Mike Crudele wrote in
<http://groups.yahoo.com/group/HPforGrownups/message/184014>:

<< I've always wondered how Lucius would have gotten involved with
Voldemort in the first place. >>

I have sometimes wondered if Voldemort is Lucius's godfather. It would
have been useful for the young Tom Riddle to get in good with Malfoys
of an older generation. I am sure the Malfoys have accumulated a vast
library including many rare, even unique, books
teaching Dark Magic, and that they own ancient artifacts, even if not
the ones most associated with the Founders, and they also had money,
which is always nice.

Aussie Hagrid wrote in
<http://groups.yahoo.com/group/HPforGrownups/message/183996>:

<< 7) Luna deserves her own question. (snip) Why do you think she
is such an important presence in Harry Potter's life? >>

Carol wrote in
<http://groups.yahoo.com/group/HPforGrownups/message/183997>:

<< It isn't so much what she does as who she is that matters.
(snip) Luna is one of JKR's more brilliant creations. >>

I agree with all that good stuff I snipped.

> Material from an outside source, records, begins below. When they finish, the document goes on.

## config.mk

```make
export PLATFORM = sky130hd
export DESIGN_NAME = multi_pulse_gen
export DESIGN_NICKNAME = d
export VERILOG_FILES = /design/src/rtl/multi_pulse_gen_pkg.sv /design/src/rtl/multi_pulse_gen_ch.sv /design/src/rtl/multi_pulse_gen.sv
export SDC_FILE = /design/constraint.sdc
export NUM_CORES = 2
export LEC_CHECK = 0
export CORE_ASPECT_RATIO = 1.25
export CORE_MARGIN = 2
export CORE_UTILIZATION = 40
export CTS_BUF_LIST = sky130_fd_sc_hd__clkbuf_8
export DETAILED_ROUTE_END_ITERATION = 6
export REMOVE_ABC_BUFFERS = 1
export SYNTH_ARGS = -nofsm -noshare
export SYNTH_HDL_FRONTEND = slang
export SYNTH_SLANG_ARGS = --single-unit
```

## constraint.sdc

```tcl
create_clock -name i_clk -period 12.4 [get_ports i_clk]
set_input_delay 2.48 -clock i_clk [delete_from_list [all_inputs] [get_ports i_clk]]
set_output_delay 2.48 -clock i_clk [all_outputs]
set_load 0.01 [all_outputs]
```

To me, Luna is a spiritually enlightened person (like I thought Albus
Dumbledore had become via more than a hundred years of learning from
his mistakes, until DH totally destroyed even the remnants of that
lovely illusion). I don't know if Rowling would say she is an
unrecognized saint among us, but some Christians would (because there
are saints who are known only to God as saints). I was convinced she
was going to die young because anyone who is that spiritual as a young
person doesn't need to go through a long life to learn some enlightenment.

Her role is to lead Harry, by example and un-self-conscious comment
rather than by statements, not to spiritual enlightment, because
that's a kind of advanced level, but to religion. Because, while there
are a lot of ways that religion can be mis-used, one way most
religions can be used (possibly the way they were supposed to be used)
is as a way to practice virtues and feel compassion for others and
realize that this life is transitory and, in this case, believe in an
afterlife.

Pippin wrote in
<http://groups.yahoo.com/group/HPforGrownups/message/184023>:
<< I don't think Harry was being reckless, exactly, but I think
his conscience was uneasy with the bargain he'd made. By becoming
a godfather, Harry is formally taking responsibility for the next
generation of wizards, and like Sirius, he's off to a rocky start,
planning something he might not feel like boasting of to Teddy. >>

I thought Harry's concern was that he might be dead, insane, or in
Azkaban, and therefore unable to do anything for Teddy.